Best Management Practices for Producing Clean Nursery Stock

3. Clean containers

Objective: Use clean containers to eliminate these as a potential source of pathogens

What you need to know:  Remnant soil in used pots can contain Phytophthora spores and introduce Phytophthora species into the nursery.  Clean pots can become contaminated through improper storage and poor sanitation practices.

Best practices:

3.1. Use only new or cleaned and sanitized pots/flats/containers in the nursery.

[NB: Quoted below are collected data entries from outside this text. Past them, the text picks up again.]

Context: an optimization exercise on an open-source flow, tuned for small area. The choices shown serve that exercise and are no tape-out recipe. Where RTL was checked, it was by simulation tests only, not by an equivalence proof against the original. Power is estimated from default activity; no workload was simulated.

==> run a: inputs <==
## instr_fetch_mem
module instr_fetch_mem #(
  parameter int DATA_WIDTH = 32,
  parameter int ADDR_WIDTH = 32,
  parameter int MEM_DEPTH  = 64
) (
  input  logic                  clk,
  input  logic                  rst,
  input  logic                  prog_en,
  input  logic                  run_en,
  input  logic                  load_we,
  input  logic [ADDR_WIDTH-1:0] load_addr,
  input  logic [DATA_WIDTH-1:0] load_data,
  output logic [15:0]           load_count,
  output logic                  load_err,
  input  logic                  fetch_req,
  input  logic [ADDR_WIDTH-1:0] fetch_addr,
  input  logic                  fetch_stall,
  output logic                  fetch_ready,
  output logic                  instr_valid,
  output logic [DATA_WIDTH-1:0] instr,
  output logic [ADDR_WIDTH-1:0] instr_addr,
  output logic                  fault_misal,
  output logic                  fault_range,
  output logic [1:0]            mode
);
  localparam int IDX_W = $clog2(MEM_DEPTH);
  localparam int TOP_B = IDX_W + mips_pkg::WORD_SHIFT;
  localparam int N3    = MEM_DEPTH / 3;
  localparam int NT    = N3 + MEM_DEPTH % 3;
  logic [1:0] state;
  logic       in_load, in_run;
  logic       l_ok, l_wr, l_drop, enter_load, rd_ok;
  logic [IDX_W-1:0] widx, ridx;
  assign in_load = state[0];
  assign in_run  = state[1];
  assign mode    = state;
  assign l_ok   = (load_addr[1:0] == 2'b00)
                & (load_addr[ADDR_WIDTH-1:TOP_B] == '0);
  assign l_wr   = in_load & load_we & l_ok;
  assign l_drop = in_load & load_we & !l_ok;
  assign enter_load = prog_en & !in_load;
  assign fetch_ready = in_run & !fetch_stall;
  assign fault_misal = (instr_addr[1:0] != 2'b00);
  assign fault_range = (instr_addr[ADDR_WIDTH-1:TOP_B] != '0);
  assign rd_ok       = !fault_misal & !fault_range;
  assign widx = load_addr[TOP_B-1:mips_pkg::WORD_SHIFT];
  assign ridx = instr_addr[TOP_B-1:mips_pkg::WORD_SHIFT];
  logic [DATA_WIDTH-1:0] mem    [MEM_DEPTH];
  logic [DATA_WIDTH-1:0] mem_nx [MEM_DEPTH];
  logic [MEM_DEPTH-1:0]  wsel, nwsel, rsel;
  logic [DATA_WIDTH-1:0] term_n [NT];
  always_comb begin
  ...
==> module ifm_hold, before the edit <==
module ifm_hold (
  input  logic q,
  input  logic d,
  input  logic we,
  input  logic nwe,
  output logic y
);
  assign y = (q | we) & (d | nwe);
endmodule
==> module ifm_rd3, before the edit <==
module ifm_rd3 (
  input  logic a0,
  input  logic a1,
  input  logic a2,
  input  logic s0,
  input  logic s1,
  input  logic s2,
  output logic yn
);
  assign yn = ~((a0 & s0) | (a1 & s1) | (a2 & s2));
endmodule
==> module instr_fetch_mem, before the edit <==
module instr_fetch_mem #(
  parameter int DATA_WIDTH = 32,
  parameter int ADDR_WIDTH = 32,
  parameter int MEM_DEPTH  = 64
) (
  input  logic                  clk,
  input  logic                  rst,
  input  logic                  prog_en,
  input  logic                  run_en,
  input  logic                  load_we,
  input  logic [ADDR_WIDTH-1:0] load_addr,
  input  logic [DATA_WIDTH-1:0] load_data,
  output logic [15:0]           load_count,
  output logic                  load_err,
  input  logic                  fetch_req,
  input  logic [ADDR_WIDTH-1:0] fetch_addr,
  input  logic                  fetch_stall,
  output logic                  fetch_ready,
  output logic                  instr_valid,
  output logic [DATA_WIDTH-1:0] instr,
  output logic [ADDR_WIDTH-1:0] instr_addr,
  output logic                  fault_misal,
  output logic                  fault_range,
  output logic [1:0]            mode
);
  localparam int IDX_W = $clog2(MEM_DEPTH);
  localparam int TOP_B = IDX_W + mips_pkg::WORD_SHIFT;
  localparam int N3    = MEM_DEPTH / 3;
  localparam int NT    = N3 + MEM_DEPTH % 3;
  logic [1:0] state;
  logic       in_load, in_run;
  logic       l_ok, l_wr, l_drop, enter_load, rd_ok;
  logic [IDX_W-1:0] widx, ridx;
  assign in_load = state[0];
  assign in_run  = state[1];
  assign mode    = state;
  assign l_ok   = (load_addr[1:0] == 2'b00)
                & (load_addr[ADDR_WIDTH-1:TOP_B] == '0);
  assign l_wr   = in_load & load_we & l_ok;
  assign l_drop = in_load & load_we & !l_ok;
  assign enter_load = prog_en & !in_load;
  assign fetch_ready = in_run & !fetch_stall;
  assign fault_misal = (instr_addr[1:0] != 2'b00);
  assign fault_range = (instr_addr[ADDR_WIDTH-1:TOP_B] != '0);
  assign rd_ok       = !fault_misal & !fault_range;
  assign widx = load_addr[TOP_B-1:mips_pkg::WORD_SHIFT];
  assign ridx = instr_addr[TOP_B-1:mips_pkg::WORD_SHIFT];
  logic [DATA_WIDTH-1:0] mem    [MEM_DEPTH];
  logic [DATA_WIDTH-1:0] mem_nx [MEM_DEPTH];
  logic [MEM_DEPTH-1:0]  wsel, nwsel, rsel;
  logic [DATA_WIDTH-1:0] term_n [NT];
  always_comb begin
    for (int i = 0; i < MEM_DEPTH; i++) begin
      wsel[i]  = l_wr & (widx == IDX_W'(i));
      nwsel[i] = !wsel[i];
      rsel[i]  = rd_ok & (ridx == IDX_W'(i));
    end
  end
  for (genvar i = 0; i < MEM_DEPTH; i++) begin : g_word
    for (genvar b = 0; b < DATA_WIDTH; b++) begin : g_bit
      ifm_hold u_hold (
        .q  (mem[i][b]),
        .d  (load_data[b]),
        .we (wsel[i]),
        .nwe(nwsel[i]),
        .y  (mem_nx[i][b])
      );
    end
    always_ff @(posedge clk) mem[i] <= mem_nx[i];
  end
  for (genvar j = 0; j < N3; j++) begin : g_rd
    for (genvar b = 0; b < DATA_WIDTH; b++) begin : g_bit
      ifm_rd3 u_rd (
        .a0(mem[3*j][b]), .a1(mem[3*j+1][b]), .a2(mem[3*j+2][b]),
        .s0(rsel[3*j]), .s1(rsel[3*j+1]), .s2(rsel[3*j+2]),
        .yn(term_n[j][b])
      );
    end
  end
  for (genvar j = 3 * N3; j < MEM_DEPTH; j++) begin : g_rd1
    assign term_n[N3 + j - 3 * N3] = ~(mem[j] & {DATA_WIDTH{rsel[j]}});
  end
  always_comb begin
    instr = '0;
    for (int j = 0; j < NT; j++) instr = instr | ~term_n[j];
  end
  always_ff @(posedge clk) begin
    if (rst) state <= 2'b00;
    else begin
      state[0] <= prog_en;
      state[1] <= !prog_en & !in_load & (in_run | run_en);
    end
  end
  always_ff @(posedge clk) begin
    if (rst || enter_load) begin
      load_count <= '0;
      load_err   <= 1'b0;
    end else begin
      if (l_wr && load_count != 16'hFFFF)
        load_count <= load_count + 16'd1;
      if (l_drop)
        load_err <= 1'b1;
    end
  end
  always_ff @(posedge clk) begin
    if (rst || !in_run || prog_en) instr_valid <= 1'b0;
    else if (!fetch_stall)         instr_valid <= fetch_req;
  end
  logic [ADDR_WIDTH-1:0] iaddr_nx;
  for (genvar b = 0; b < ADDR_WIDTH; b++) begin : g_iaddr
    ifm_hold u_hold (
      .q  (instr_addr[b]),
      .d  (fetch_addr[b]),
      .we (!fetch_stall),
      .nwe(fetch_stall),
      .y  (iaddr_nx[b])
    );
  end
  always_ff @(posedge clk) instr_addr <= iaddr_nx;
endmodule
Settings: LEC_CHECK=0, CAP_MARGIN=20, CORE_MARGIN=2, CORE_UTILIZATION=55, PLACE_DENSITY=0.65, SLEW_MARGIN=20, SYNTH_HIERARCHICAL=1; clock period 8.0 ns.
standard.sh (not shown) runs the stock make flow with config.mk's settings and CLKGATE_MAP_FILE= SYNTH_SCRIPT=/design/flow/synth_recipe.tcl, a recipe that flattens the netlist after the stock synthesis.
==> flow/flow/run.sh <==
#!/bin/bash
# Standard ORFS layout with a leaner clock tree (no dummy loads, larger
# sink clusters driven by clkbuf_16) and minimum-size port buffers.
set -euo pipefail
export CTS_ARGS="-sink_clustering_enable -repair_clock_nets -dont_use_dummy_load -buf_list sky130_fd_sc_hd__clkbuf_16 -sink_clustering_size 28 -sink_clustering_max_diameter 70"
export BUFFER_PORTS_ARGS="-buffer_cell sky130_fd_sc_hd__buf_1"
bash standard.sh finish > standard.log 2>&1
==> run b (differences from run a) <==
--- a/flow/design.v
+++ b/flow/design.v
@@ -7,25 +7,38 @@
   localparam logic [31:0] NOP_INSTR  = 32'h0000_0000;
   localparam int          WORD_SHIFT = 2;
 endpackage
-module ifm_hold (
-  input  logic q,
-  input  logic d,
-  input  logic we,
-  input  logic nwe,
-  output logic y
+module ifm_hold #(
+  parameter int W = 32
+) (
+  input  logic [W-1:0] q,
+  input  logic [W-1:0] d,
+  input  logic         we,
+  input  logic         nwe,
+  output logic [W-1:0] y
 );
-  assign y = (q | we) & (d | nwe);
+  assign y = (q | {W{we}}) & (d | {W{nwe}});
 endmodule
-module ifm_rd3 (
-  input  logic a0,
-  input  logic a1,
-  input  logic a2,
-  input  logic s0,
-  input  logic s1,
-  input  logic s2,
-  output logic yn
+module ifm_rd3 #(
+  parameter int W = 32
+) (
+  input  logic [W-1:0] a0,
+  input  logic [W-1:0] a1,
+  input  logic [W-1:0] a2,
+  input  logic         s0,
+  input  logic         s1,
+  input  logic         s2,
+  output logic [W-1:0] yn
 );
-  assign yn = ~((a0 & s0) | (a1 & s1) | (a2 & s2));
+  assign yn = ~((a0 & {W{s0}}) | (a1 & {W{s1}}) | (a2 & {W{s2}}));
+endmodule
+module ifm_rd1 #(
+  parameter int W = 32
+) (
+  input  logic [W-1:0] a0,
+  input  logic         s0,
+  output logic [W-1:0] yn
+);
+  assign yn = ~(a0 & {W{s0}});
 endmodule
 module instr_fetch_mem #(
   parameter int DATA_WIDTH = 32,
@@ -86,28 +99,26 @@
     end
   end
   for (genvar i = 0; i < MEM_DEPTH; i++) begin : g_word
-    for (genvar b = 0; b < DATA_WIDTH; b++) begin : g_bit
-      ifm_hold u_hold (
-        .q  (mem[i][b]),
-        .d  (load_data[b]),
-        .we (wsel[i]),
-        .nwe(nwsel[i]),
-        .y  (mem_nx[i][b])
-      );
-    end
+    ifm_hold #(.W(DATA_WIDTH)) u_hold (
+      .q  (mem[i]),
+      .d  (load_data),
+      .we (wsel[i]),
+      .nwe(nwsel[i]),
+      .y  (mem_nx[i])
+    );
     always_ff @(posedge clk) mem[i] <= mem_nx[i];
   end
   for (genvar j = 0; j < N3; j++) begin : g_rd
-    for (genvar b = 0; b < DATA_WIDTH; b++) begin : g_bit
-      ifm_rd3 u_rd (
-        .a0(mem[3*j][b]), .a1(mem[3*j+1][b]), .a2(mem[3*j+2][b]),
-        .s0(rsel[3*j]), .s1(rsel[3*j+1]), .s2(rsel[3*j+2]),
-        .yn(term_n[j][b])
-      );
-    end
+    ifm_rd3 #(.W(DATA_WIDTH)) u_rd (
+      .a0(mem[3*j]), .a1(mem[3*j+1]), .a2(mem[3*j+2]),
+      .s0(rsel[3*j]), .s1(rsel[3*j+1]), .s2(rsel[3*j+2]),
+      .yn(term_n[j])
+    );
   end
   for (genvar j = 3 * N3; j < MEM_DEPTH; j++) begin : g_rd1
-    assign term_n[N3 + j - 3 * N3] = ~(mem[j] & {DATA_WIDTH{rsel[j]}});
+    ifm_rd1 #(.W(DATA_WIDTH)) u_rd (
+      .a0(mem[j]), .s0(rsel[j]), .yn(term_n[N3 + j - 3 * N3])
+    );
   end
   always_comb begin
     instr = '0;
@@ -135,15 +146,7 @@
     if (rst || !in_run || prog_en) instr_valid <= 1'b0;
     else if (!fetch_stall)         instr_valid <= fetch_req;
   end
-  logic [ADDR_WIDTH-1:0] iaddr_nx;
-  for (genvar b = 0; b < ADDR_WIDTH; b++) begin : g_iaddr
-    ifm_hold u_hold (
-      .q  (instr_addr[b]),
-      .d  (fetch_addr[b]),
-      .we (!fetch_stall),
-      .nwe(fetch_stall),
-      .y  (iaddr_nx[b])
-    );
+  always_ff @(posedge clk) begin
+    if (!fetch_stall) instr_addr <= fetch_addr;
   end
-  always_ff @(posedge clk) instr_addr <= iaddr_nx;
 endmodule
==> flow/run.sh (new file) <==
#!/bin/bash
# synth_recipe.tcl (not shown) runs the flow's synth.tcl, then flattens the netlist and writes it again
# the make line also repeats each setting of config.mk as NAME=value (left out here)
make -C /OpenROAD-flow-scripts/flow DESIGN_CONFIG=/design/flow/config.mk WORK_HOME=/design/flow/orfs CLKGATE_MAP_FILE= SYNTH_SCRIPT=/design/flow/synth_recipe.tcl finish
Settings changed: CORE_UTILIZATION 55 to 50, PLACE_DENSITY 0.65 to 0.6.
removed: flow/flow/run.sh
removed: flow/standard.sh
==> notes <==
Against run a, the global-route usage of run b is lower by 4.2 points.
Against run b, the first-iteration DRC count of run a is lower by 1.9%.
In sequential power, run a and run b hardly differ.
Clock skew: run a is higher than run b (39 ps).
In sequential cell count, run a and run b do not differ.
Against run b, the sequential share of layout area of run a is higher by 5.1 points.
Of run b and run a, run b has the higher clock power (gap about 70%, measured against run a).
Power: run a is smaller than run b (about 20%).
Against run b, the worst hold slack of run a is higher by 12 ps.
Between run a and run b, the lower fmax is in run b (gap 8.0%, measured against run b).
Against run b, the final cell count of run a is smaller by 8.3%.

3.2. Do not allow your clean containers (new or sanitized) to become contaminated. 
  - Store containers off the ground on clean racks or shelves out of reach of splashing water or in covered bins. 
  - Never place clean containers on the ground, in water, or on other potentially contaminated surfaces. 

3.3. Assume that used pots and flats are contaminated.  Don’t store dirty containers in or near clean areas of the nursery and don’t let them accumulate.  Clean or dispose of them promptly.  Keep used pots and flats in a bin or enclosed area outside of clean nursery area where the contamination can be contained and cleaned up. 

3.4. Used pots/flats must be cleaned of old potting media and plant material and sanitized using heat or disinfectants (see Phytosanitary Procedures for BMPs for Producing Clean Nursery Stock).  The container cleaning area should not be in the clean area of the nursery (see “Nursery design, layout, and work flow” below).

3.5. Use the smallest size containers possible to minimize expenditures related to cleaning and sanitizing used containers. 

3.6. Plant stakes, irrigation emitters and lines, descriptive signs, etc., that are placed on, over, or in pots should be new or sanitized.

3.7. Bins for holding heat-treated potting media should be sanitized before refilling.